# xDelivery Data Analyst Challenge

### Background Info:

At a very high level, X provides a solution for retail and non-retail shippers who need a way to get their packages from their warehouses to their customers. We partner with three categories of businesses:

- Freight and Last Mile carriers (the former being responsible for dropping off bulk packages to a sortation facility or last mile inject facility anbd the latter responsible for delivering the ordered parcels to the end customer)
- Sortation centers (who receive bulk packages in a shipment then “sort” them onto trucks bound for different last mile carrier facility)
- Airline Cargo

We currently classify carriers into first and middle mile, or pick up from the client’s warehouse and deliver to a sortation center and/or to the last mile carrier facility, and last mile who are responsible for getting the package to the end customer.

### Prompt:

We are currently in the discovery phase of finding underperforming vendor partners. Unfortunately we only have the datapoints in the attached dataset.

### Some key points:

- We currently have a nationwide delivery SLA (service level agreement) of five business days (excl. postal holidays and weekends).
- For the purposes of this exercise, we have not included Airline cargo data.
- A typical successful delivery path goes one of two ways:
    - client > sort facility > last mile carrier > end customer
    - client > last mile carrier > end customer


### Questions:

- Are we meeting our nationwide SLA for all of our customers? Please provide any visualizations / charts that may help illustrate your findings.
- Are there any high-level recommendations you can make given the data provided?
- What are some other recommendations you could make, not necessarily related to the service level agreement, with the given data
- What are some analyses you would like to make but can’t with the current data? What datapoint would you find helpful to include?

In [110]:
import pandas as pd
import numpy as np
import matplotlib.pyplot as plt
import plotly.express as px

In [111]:
# load data
data_path = r"C:\Users\kisha\Documents\projects\scientificProject\xDelivery_challenge\data\analyst_data_challenge.xlsx"
data = pd.read_excel(data_path, sheet_name='data')
# data.head()

## Total Number of Parcels Per Organization
> This metric shows which organization demands more logistical resources.
#### Top 5 Organizations
1. BuiltBar
2. Turning Point Brands
3. Electric Tobacconist
4. Savvi
5. Demand Group

#### Bottom 5 Organizations
1. Glas Inc
2. EightCig
3. Mad Vapes
4. Designer Brands - DSW
5. Windship Trading

In [112]:
# get total shipments per organization
data['Organizations Name'].value_counts()

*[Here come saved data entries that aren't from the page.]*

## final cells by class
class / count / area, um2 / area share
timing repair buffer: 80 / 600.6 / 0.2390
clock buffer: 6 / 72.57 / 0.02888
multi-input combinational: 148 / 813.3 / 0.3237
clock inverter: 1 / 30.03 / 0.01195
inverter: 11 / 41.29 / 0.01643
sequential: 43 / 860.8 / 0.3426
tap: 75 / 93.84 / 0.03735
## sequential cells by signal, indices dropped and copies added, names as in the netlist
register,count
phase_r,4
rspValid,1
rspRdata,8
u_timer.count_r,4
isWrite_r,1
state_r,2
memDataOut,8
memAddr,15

BuiltBar                 329370
Turning Point Brands      18038
Electric Tobacconist       9786
Savvi                      8302
Demand Group               8102
Element Vape - Buku        7070
Chirp                      5372
Turntable Labs             3601
Chukou1                     887
Breazy                      761
BUKU Ship                   659
Glas Inc                     65
EightCig                     50
Mad Vapes                    15
Designer Brands - DSW         2
Windship Trading              1
Name: Organizations Name, dtype: int64

### Number of Parcels Create Per Day
> This metric helps identify shipping trends for each customer, allowing xDelivery to plan labor and transportation needs more accurately.

In [113]:
# use groupby on dataframe
org_daily_shipments = data.groupby(['Parcel Created At Date', 'Organizations Name']).size().to_frame('Count').reset_index()
#pivot the table into correct format
org_daily_shipments_pivot = org_daily_shipments.pivot_table(index=org_daily_shipments['Parcel Created At Date'].dt.strftime("%m/%d"), columns='Organizations Name', values='Count', aggfunc='sum')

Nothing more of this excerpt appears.